Over medium low heat – covered, I let them simmer.  In about 10 minutes they were done.  I did not stir them or toss them. I turned off the heat and left them covered while – I was waiting on my mashed potatoes to finish cooking before I whipped those.

A minute before serving, I brought the shallots back up to heat – medium high  removing the cover and excess liquid came steaming off.  A minute or two and they were lovely coated shallots with no excess liquid.

The cooking time was much less due to cutting the shallots in half, and possibly letting them rest [turned off] in order to get the final delivered-to-the-table timing right.  And, possibly cooking less shallots than the 6 servings in the recipe cut the cooking time down.

As a future dish:


I believe I will do this again, but next time, make a larger batch and serve it over hot egg noodles and possibly garnish with a dusting of grated hard cheese like Romano.  Serve it with a winter salad on the side and a nice glass of red wine.  I would call it a “simple country peasant meal” – since that is what I am – a simple country peasant!

Sunday, November 27, 2016

November 27, 2016 - We do have local "culture" here in the County.



        There is a concert pianist performing today at the First United Methodist Church in Rutherfordton, North Carolina, at 4:00 p.m.

        There was a splendid article in the paper about Harriette Line Thompson, a world class concert pianist.

        I often call myself ‘musically illiterate’ because I can’t name the artist or the song title of what is playing on the radio.  I also am not really sure how to “read” music.  I try my best to follow the black or not so black notes in my church hymnal when I attempt to sing at church. [I believe God is humored by my off-key attempts.]

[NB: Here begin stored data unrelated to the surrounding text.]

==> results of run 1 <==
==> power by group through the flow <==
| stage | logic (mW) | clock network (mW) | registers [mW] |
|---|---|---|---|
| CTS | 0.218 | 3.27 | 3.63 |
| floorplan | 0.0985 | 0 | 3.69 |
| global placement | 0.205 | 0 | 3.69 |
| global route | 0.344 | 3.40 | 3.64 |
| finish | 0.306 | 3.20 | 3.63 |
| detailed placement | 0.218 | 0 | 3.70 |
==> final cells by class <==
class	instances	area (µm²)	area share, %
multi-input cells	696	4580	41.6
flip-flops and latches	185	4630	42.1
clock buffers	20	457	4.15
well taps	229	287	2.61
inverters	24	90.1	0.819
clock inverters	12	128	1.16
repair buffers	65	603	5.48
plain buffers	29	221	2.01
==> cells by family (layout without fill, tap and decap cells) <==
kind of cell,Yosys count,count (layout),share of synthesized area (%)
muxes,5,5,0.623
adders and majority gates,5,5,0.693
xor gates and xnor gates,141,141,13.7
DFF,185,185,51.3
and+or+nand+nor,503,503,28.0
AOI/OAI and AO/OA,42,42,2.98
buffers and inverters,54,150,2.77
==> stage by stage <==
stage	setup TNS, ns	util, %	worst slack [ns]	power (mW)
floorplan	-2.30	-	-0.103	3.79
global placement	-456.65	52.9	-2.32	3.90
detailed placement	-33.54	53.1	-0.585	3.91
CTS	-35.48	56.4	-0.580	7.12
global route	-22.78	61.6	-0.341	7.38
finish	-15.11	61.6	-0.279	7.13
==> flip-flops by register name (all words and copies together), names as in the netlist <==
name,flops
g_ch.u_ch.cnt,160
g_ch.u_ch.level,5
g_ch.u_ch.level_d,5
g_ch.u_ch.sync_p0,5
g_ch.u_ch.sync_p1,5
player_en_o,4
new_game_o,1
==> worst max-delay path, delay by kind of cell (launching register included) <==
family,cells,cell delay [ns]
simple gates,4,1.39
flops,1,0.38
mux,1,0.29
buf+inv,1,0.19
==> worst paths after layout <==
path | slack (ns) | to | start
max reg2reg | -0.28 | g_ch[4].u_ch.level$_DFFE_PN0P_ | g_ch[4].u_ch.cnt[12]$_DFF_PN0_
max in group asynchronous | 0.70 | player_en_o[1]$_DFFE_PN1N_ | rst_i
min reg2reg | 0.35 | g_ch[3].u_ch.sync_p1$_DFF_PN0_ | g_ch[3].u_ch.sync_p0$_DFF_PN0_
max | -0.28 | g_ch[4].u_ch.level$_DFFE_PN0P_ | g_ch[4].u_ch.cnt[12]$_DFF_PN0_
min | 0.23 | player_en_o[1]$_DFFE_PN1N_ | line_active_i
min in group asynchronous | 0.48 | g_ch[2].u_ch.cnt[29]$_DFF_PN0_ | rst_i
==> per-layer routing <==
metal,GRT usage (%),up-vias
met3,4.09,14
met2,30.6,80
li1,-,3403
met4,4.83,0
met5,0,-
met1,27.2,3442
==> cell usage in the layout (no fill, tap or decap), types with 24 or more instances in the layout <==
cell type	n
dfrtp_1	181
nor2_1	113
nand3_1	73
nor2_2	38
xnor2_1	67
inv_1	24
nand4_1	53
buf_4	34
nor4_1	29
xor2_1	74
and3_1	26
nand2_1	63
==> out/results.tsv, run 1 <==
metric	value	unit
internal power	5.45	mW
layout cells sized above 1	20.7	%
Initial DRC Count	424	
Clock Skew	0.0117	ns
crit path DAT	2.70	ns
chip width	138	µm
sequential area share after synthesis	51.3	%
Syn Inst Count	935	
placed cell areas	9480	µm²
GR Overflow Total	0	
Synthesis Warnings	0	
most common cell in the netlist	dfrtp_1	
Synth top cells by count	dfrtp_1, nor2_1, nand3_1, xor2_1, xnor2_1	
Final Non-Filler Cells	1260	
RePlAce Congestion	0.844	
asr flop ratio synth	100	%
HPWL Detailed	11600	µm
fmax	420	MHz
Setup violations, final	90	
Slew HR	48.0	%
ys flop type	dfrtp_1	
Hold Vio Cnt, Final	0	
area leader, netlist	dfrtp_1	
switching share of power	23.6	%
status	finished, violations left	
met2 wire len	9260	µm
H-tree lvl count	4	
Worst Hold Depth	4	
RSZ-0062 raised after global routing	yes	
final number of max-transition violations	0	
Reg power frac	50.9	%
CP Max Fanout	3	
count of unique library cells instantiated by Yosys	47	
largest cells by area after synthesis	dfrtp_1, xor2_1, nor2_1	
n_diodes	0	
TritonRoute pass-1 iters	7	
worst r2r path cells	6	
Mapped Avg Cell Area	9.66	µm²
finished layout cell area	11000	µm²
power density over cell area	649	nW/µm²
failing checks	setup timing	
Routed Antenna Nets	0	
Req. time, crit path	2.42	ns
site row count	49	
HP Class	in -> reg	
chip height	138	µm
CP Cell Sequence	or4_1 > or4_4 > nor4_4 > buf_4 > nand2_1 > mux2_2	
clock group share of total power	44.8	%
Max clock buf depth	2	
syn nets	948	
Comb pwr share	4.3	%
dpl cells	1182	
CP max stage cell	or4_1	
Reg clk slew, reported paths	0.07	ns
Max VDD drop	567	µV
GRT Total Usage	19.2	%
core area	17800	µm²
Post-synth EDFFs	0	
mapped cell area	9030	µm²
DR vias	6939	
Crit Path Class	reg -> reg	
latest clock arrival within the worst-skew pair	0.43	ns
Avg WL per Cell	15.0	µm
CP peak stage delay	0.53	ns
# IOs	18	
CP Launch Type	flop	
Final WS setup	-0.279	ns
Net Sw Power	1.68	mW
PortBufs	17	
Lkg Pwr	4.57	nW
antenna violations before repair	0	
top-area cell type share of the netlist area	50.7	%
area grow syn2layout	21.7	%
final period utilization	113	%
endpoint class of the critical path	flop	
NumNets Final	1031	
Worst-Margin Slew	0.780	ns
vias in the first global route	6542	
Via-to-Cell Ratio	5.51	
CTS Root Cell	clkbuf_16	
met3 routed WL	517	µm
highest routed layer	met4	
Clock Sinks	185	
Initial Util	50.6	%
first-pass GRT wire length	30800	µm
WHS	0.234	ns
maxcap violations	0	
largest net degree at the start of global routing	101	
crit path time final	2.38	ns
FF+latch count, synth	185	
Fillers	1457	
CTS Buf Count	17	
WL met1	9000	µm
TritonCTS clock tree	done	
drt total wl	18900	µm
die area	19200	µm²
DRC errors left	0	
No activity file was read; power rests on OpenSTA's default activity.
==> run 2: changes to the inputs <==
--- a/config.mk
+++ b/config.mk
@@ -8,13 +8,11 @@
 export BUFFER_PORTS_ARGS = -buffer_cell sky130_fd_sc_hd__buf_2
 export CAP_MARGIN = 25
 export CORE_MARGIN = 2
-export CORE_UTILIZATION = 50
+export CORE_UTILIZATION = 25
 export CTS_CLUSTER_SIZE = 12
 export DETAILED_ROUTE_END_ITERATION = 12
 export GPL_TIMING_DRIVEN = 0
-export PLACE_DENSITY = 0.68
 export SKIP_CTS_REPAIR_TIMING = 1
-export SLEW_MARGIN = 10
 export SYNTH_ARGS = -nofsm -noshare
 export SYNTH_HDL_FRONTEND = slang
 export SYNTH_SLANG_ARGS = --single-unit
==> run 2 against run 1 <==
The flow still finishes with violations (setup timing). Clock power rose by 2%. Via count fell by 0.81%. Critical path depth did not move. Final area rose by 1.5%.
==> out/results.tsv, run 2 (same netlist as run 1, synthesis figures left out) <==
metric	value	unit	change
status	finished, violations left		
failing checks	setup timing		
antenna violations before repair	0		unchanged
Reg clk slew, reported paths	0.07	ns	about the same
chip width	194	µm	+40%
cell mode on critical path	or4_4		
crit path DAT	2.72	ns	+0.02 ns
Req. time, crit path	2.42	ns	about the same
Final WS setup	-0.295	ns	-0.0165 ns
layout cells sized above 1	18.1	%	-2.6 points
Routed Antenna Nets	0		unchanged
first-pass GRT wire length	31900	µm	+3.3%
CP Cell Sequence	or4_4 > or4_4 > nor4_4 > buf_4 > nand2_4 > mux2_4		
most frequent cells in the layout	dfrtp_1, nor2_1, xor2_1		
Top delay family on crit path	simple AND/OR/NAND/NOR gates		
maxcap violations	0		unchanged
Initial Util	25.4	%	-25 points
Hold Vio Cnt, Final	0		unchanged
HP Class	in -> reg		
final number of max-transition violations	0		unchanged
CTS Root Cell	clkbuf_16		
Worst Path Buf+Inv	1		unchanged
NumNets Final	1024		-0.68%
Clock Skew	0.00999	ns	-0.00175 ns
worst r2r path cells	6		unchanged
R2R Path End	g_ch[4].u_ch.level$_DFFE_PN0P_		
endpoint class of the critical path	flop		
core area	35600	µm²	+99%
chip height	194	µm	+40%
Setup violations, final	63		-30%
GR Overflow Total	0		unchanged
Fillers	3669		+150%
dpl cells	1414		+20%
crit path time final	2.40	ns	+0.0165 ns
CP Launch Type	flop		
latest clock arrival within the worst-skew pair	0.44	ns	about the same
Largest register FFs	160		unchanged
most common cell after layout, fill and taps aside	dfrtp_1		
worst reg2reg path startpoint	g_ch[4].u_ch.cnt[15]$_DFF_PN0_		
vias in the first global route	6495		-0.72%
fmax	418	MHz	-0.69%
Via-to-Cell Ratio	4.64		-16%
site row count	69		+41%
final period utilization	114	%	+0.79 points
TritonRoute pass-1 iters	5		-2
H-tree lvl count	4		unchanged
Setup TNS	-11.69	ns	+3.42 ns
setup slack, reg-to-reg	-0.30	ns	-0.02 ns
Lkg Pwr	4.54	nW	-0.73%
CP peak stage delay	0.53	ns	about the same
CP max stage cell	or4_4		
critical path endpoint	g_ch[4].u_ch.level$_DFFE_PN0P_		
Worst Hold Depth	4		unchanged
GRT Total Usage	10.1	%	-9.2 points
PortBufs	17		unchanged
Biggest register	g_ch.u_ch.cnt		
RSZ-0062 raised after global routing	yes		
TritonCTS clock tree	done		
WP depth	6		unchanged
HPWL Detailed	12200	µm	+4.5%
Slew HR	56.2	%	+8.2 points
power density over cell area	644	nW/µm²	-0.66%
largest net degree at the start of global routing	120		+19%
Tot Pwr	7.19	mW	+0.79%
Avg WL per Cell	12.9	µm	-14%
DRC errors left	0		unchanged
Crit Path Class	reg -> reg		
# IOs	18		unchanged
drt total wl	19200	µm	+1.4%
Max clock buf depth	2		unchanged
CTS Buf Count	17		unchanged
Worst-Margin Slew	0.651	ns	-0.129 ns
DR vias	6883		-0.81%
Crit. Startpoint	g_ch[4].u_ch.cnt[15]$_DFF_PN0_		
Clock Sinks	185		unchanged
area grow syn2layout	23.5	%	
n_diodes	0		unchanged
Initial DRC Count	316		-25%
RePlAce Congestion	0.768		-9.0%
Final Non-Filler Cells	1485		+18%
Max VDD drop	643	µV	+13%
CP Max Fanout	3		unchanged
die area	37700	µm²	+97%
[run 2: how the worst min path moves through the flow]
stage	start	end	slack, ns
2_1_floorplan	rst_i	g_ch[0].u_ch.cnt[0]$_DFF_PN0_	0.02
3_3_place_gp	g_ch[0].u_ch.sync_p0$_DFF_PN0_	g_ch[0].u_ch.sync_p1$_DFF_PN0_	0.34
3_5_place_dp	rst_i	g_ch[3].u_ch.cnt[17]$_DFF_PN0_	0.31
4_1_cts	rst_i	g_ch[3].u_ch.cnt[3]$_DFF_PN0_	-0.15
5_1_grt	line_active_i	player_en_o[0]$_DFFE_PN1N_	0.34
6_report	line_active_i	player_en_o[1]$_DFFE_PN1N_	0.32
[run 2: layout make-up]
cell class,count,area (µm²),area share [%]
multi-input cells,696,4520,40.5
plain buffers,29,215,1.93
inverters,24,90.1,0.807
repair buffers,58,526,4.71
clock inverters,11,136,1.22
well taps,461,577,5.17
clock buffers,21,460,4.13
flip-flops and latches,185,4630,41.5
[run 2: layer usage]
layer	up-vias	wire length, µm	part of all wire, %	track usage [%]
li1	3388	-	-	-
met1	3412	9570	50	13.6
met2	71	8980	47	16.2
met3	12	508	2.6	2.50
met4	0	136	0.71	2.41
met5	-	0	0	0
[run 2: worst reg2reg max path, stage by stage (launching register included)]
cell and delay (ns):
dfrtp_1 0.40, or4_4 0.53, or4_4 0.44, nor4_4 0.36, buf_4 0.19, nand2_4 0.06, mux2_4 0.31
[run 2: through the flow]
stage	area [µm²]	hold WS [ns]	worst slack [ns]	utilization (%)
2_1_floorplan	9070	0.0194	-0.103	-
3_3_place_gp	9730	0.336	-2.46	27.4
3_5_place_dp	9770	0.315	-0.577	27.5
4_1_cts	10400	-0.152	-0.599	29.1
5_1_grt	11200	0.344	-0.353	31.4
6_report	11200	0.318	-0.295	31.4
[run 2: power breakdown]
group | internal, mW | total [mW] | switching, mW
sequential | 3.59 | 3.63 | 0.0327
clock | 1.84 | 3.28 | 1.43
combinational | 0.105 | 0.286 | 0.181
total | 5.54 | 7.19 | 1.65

        I can usually recognize the 1812 Overture – as it is usually on the news clip of some 4th of July celebration that a TV station is covering.

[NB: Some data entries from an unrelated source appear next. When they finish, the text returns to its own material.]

<file path="config.mk">
export PLATFORM = sky130hd
export DESIGN_NAME = proc_input_sequencer
export DESIGN_NICKNAME = d
export VERILOG_FILES = /design/src/rtl/proc_input_sequencer.sv
export SDC_FILE = /design/constraint.sdc
export NUM_CORES = 1
export LEC_CHECK = 0
export BUFFER_PORTS_ARGS = -buffer_cell sky130_fd_sc_hd__buf_4
export CAP_MARGIN = 30
export CORE_MARGIN = 2
export CORE_UTILIZATION = 35
export DETAILED_ROUTE_END_ITERATION = 7
export PLACE_DENSITY = 0.56
export SLEW_MARGIN = 20
export SYNTH_ARGS = -nofsm -noshare
export SYNTH_HDL_FRONTEND = slang
export SYNTH_SLANG_ARGS = --single-unit
</file>
<file path="constraint.sdc">
create_clock -name clk -period 4 [get_ports clk]
set_clock_uncertainty 0.05 [all_clocks]
set_input_delay 0 -clock clk [delete_from_list [all_inputs] [get_ports clk]]
set_output_delay 0 -clock clk [all_outputs]
set_load 0.005 [all_outputs]
</file>
<file path="src/rtl/proc_input_sequencer.sv">
// Plays a loadable image of {hold, word} entries onto the processor data bus,
// showing each word for hold+1 cycles back to back, then returning to IDLE_WORD.
module proc_input_sequencer #(
  parameter int              WIDTH     = 16,
  parameter int              DEPTH     = 16,
  parameter int              ADDR_W    = 4,
  parameter logic [WIDTH-1:0] IDLE_WORD = '0
) (
  input  logic              clk,
  input  logic              rst,
  input  logic              wr_en,
  input  logic [ADDR_W-1:0] wr_addr,
  input  logic [WIDTH-1:0]  wr_data,
  input  logic [7:0]        wr_hold,
  input  logic              start,
  input  logic [ADDR_W:0]   len,
  input  logic              abort,
  output logic [WIDTH-1:0]  data_out,
  output logic              busy,
  output logic              done,
  output logic [ADDR_W-1:0] word_idx,
  output logic              wr_rej
);

  typedef enum logic {IDLE, PLAY} state_t;

  localparam logic [ADDR_W-1:0] ONE = 1;

  state_t            state, state_n;
  logic [7:0]        cnt, cnt_n;
  logic [ADDR_W-1:0] last_idx, last_n;
  logic [ADDR_W-1:0] idx_n, idx_inc;
  logic [WIDTH-1:0]  data_n;
  logic              busy_n, done_n;
  logic              start_acc, wr_ok;

  logic [WIDTH-1:0]  mem_word [DEPTH];
  logic [7:0]        mem_hold [DEPTH];

  // Handshake: start is a one-cycle request, taken only in IDLE with a
  // nonzero len and no abort; abort ends PLAY on the next edge and beats
  // everything except reset. Writes land only while IDLE with no start taken.
  assign start_acc = (state == IDLE) && start && !abort && (len != '0);
  assign wr_ok     = wr_en && (state == IDLE) && !start_acc;
  assign idx_inc   = word_idx + ONE;

  // Image storage keeps its contents across reset.
  always_ff @(posedge clk) begin
    if (!rst && wr_ok) begin
      mem_word[wr_addr] <= wr_data;
      mem_hold[wr_addr] <= wr_hold;
    end
  end

  always_comb begin
    state_n = state;
    cnt_n   = cnt;
    idx_n   = word_idx;
    last_n  = last_idx;
    data_n  = data_out;
    busy_n  = busy;
    done_n  = 1'b0;
    case (state)
      IDLE: begin
        if (start_acc) begin
          state_n = PLAY;
          data_n  = mem_word[0];
          cnt_n   = mem_hold[0];
          idx_n   = '0;
          busy_n  = 1'b1;
          // DEPTH is 2**ADDR_W, so any len with the top bit set clamps to DEPTH.
          last_n  = len[ADDR_W] ? '1 : (len[ADDR_W-1:0] - ONE);
        end
      end
      PLAY: begin
        if (abort) begin
          state_n = IDLE;
          data_n  = IDLE_WORD;
          busy_n  = 1'b0;
        end else if (cnt != 8'd0) begin
          cnt_n = cnt - 8'd1;
        end else if (word_idx == last_idx) begin
          state_n = IDLE;
          data_n  = IDLE_WORD;
          busy_n  = 1'b0;
          done_n  = 1'b1;
        end else begin
          idx_n  = idx_inc;
          data_n = mem_word[idx_inc];
          cnt_n  = mem_hold[idx_inc];
        end
      end
      default: begin
        state_n = IDLE;
        data_n  = IDLE_WORD;
        busy_n  = 1'b0;
      end
    endcase
  end

  always_ff @(posedge clk) begin
    if (rst) begin
      state    <= IDLE;
      cnt      <= 8'd0;
      word_idx <= '0;
      last_idx <= '0;
      data_out <= IDLE_WORD;
      busy     <= 1'b0;
      done     <= 1'b0;
      wr_rej   <= 1'b0;
    end else begin
      state    <= state_n;
      cnt      <= cnt_n;
      word_idx <= idx_n;
      last_idx <= last_n;
      data_out <= data_n;
      busy     <= busy_n;
      done     <= done_n;
      wr_rej   <= wr_en && !wr_ok;
    end
  end

endmodule

</file>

        And, as a young teenager in high school, I was one of the few students who actually appreciated the music in the “required” class entitled “Music Appreciation.”

        So, when the news article mentioned Debussy and Gershwin, I was excited.  The piano recital is this afternoon at 4:00 p.m. and I still haven’t been able to connect with any of my friends to accompany me.

        They are working, getting those rare, lucrative “overtime” hours they need to survive.

        They can’t easily walk any distance – it would be a hardship for them on a cold day.   And, once I have gotten up from a long sit – I like to stretch my legs.  So, I usually go out of my way to park further from the activity than closer so that I get the blood circulating in my legs before I go home.

        One or two no longer have very good hearing.  It is a waste on them.

        They don’t like that type of music.

        Their family is in from out of town this holiday weekend.

        Then there is the quandary person – Should I pick you up and drop you off or should we drive separately and meet?  Inevitably, our signals get crossed and I am standing inside the door out of the cold or rain, and the other party can’t find me because they don't see my car parked so they don’t come in.   

        Then there is the “What are YOU going to wear?” question that stops me in my tracks.  I hate that question; can’t a woman decide by herself what she is going to wear to a piano recital at a church on a Sunday, without my counsel. Just common sense would dictate what she should wear in public. I honestly hate the “matched outfits” date with a girlfriend.  I like my individuality, I don't like to acquiesce to similar outfits.

        Or the known person who is never on time and I am always prompt and early.  By the time they get there – all the good seats are gone.

        Or I remember the person who refuses to sit up front and center.  I cross them off the “asking list.”  I like up front and center.  That is what the front row is for – to sit and sink into a state of total rapture at the performance. [What is the theory of sitting in the back?  Someone needs to explain that reasoning to me.]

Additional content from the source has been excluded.